Collected data entries:

──────────────────────────────

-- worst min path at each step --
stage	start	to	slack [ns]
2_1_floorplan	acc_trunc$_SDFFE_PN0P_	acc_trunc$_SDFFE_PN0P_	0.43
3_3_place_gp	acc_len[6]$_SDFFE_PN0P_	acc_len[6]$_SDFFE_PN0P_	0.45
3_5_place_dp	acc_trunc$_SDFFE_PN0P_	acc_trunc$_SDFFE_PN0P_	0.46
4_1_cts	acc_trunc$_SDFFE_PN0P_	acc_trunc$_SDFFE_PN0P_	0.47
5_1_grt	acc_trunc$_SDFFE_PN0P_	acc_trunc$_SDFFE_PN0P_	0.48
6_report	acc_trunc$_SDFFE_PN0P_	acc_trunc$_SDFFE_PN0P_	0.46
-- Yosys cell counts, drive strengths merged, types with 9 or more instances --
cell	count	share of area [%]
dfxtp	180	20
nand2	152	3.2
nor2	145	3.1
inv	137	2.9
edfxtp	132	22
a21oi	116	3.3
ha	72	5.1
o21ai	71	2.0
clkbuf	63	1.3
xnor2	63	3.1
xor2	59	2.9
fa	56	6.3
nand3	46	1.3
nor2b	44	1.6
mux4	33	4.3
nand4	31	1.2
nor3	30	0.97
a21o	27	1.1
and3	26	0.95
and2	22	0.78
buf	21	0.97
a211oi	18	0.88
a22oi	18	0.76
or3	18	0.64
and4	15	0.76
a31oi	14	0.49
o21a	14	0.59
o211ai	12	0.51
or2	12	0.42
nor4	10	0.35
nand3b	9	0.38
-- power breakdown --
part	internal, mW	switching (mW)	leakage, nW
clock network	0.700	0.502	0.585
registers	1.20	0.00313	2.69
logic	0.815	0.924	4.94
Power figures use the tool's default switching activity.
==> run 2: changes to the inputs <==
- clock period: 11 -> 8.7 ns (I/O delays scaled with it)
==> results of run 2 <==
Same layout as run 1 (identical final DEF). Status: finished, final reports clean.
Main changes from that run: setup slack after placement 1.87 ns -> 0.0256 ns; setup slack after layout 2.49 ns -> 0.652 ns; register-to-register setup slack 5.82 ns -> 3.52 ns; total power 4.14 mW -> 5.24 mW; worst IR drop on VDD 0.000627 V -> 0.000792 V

──────────────────────────────

DESCRIPTION OF THE TASK
Each line of the records, from the opening one through the line holding "Same layout as", should be restated word for word, with nothing else in the answer.

OUTPUT OF THE EXERCISE
-- worst min path at each step --
stage	start	to	slack [ns]
2_1_floorplan	acc_trunc$_SDFFE_PN0P_	acc_trunc$_SDFFE_PN0P_	0.43
3_3_place_gp	acc_len[6]$_SDFFE_PN0P_	acc_len[6]$_SDFFE_PN0P_	0.45
3_5_place_dp	acc_trunc$_SDFFE_PN0P_	acc_trunc$_SDFFE_PN0P_	0.46
4_1_cts	acc_trunc$_SDFFE_PN0P_	acc_trunc$_SDFFE_PN0P_	0.47
5_1_grt	acc_trunc$_SDFFE_PN0P_	acc_trunc$_SDFFE_PN0P_	0.48
6_report	acc_trunc$_SDFFE_PN0P_	acc_trunc$_SDFFE_PN0P_	0.46
-- Yosys cell counts, drive strengths merged, types with 9 or more instances --
cell	count	share of area [%]
dfxtp	180	20
nand2	152	3.2
nor2	145	3.1
inv	137	2.9
edfxtp	132	22
a21oi	116	3.3
ha	72	5.1
o21ai	71	2.0
clkbuf	63	1.3
xnor2	63	3.1
xor2	59	2.9
fa	56	6.3
nand3	46	1.3
nor2b	44	1.6
mux4	33	4.3
nand4	31	1.2
nor3	30	0.97
a21o	27	1.1
and3	26	0.95
and2	22	0.78
buf	21	0.97
a211oi	18	0.88
a22oi	18	0.76
or3	18	0.64
and4	15	0.76
a31oi	14	0.49
o21a	14	0.59
o211ai	12	0.51
or2	12	0.42
nor4	10	0.35
nand3b	9	0.38
-- power breakdown --
part	internal, mW	switching (mW)	leakage, nW
clock network	0.700	0.502	0.585
registers	1.20	0.00313	2.69
logic	0.815	0.924	4.94
Power figures use the tool's default switching activity.
==> run 2: changes to the inputs <==
- clock period: 11 -> 8.7 ns (I/O delays scaled with it)
==> results of run 2 <==
Same layout as run 1 (identical final DEF). Status: finished, final reports clean.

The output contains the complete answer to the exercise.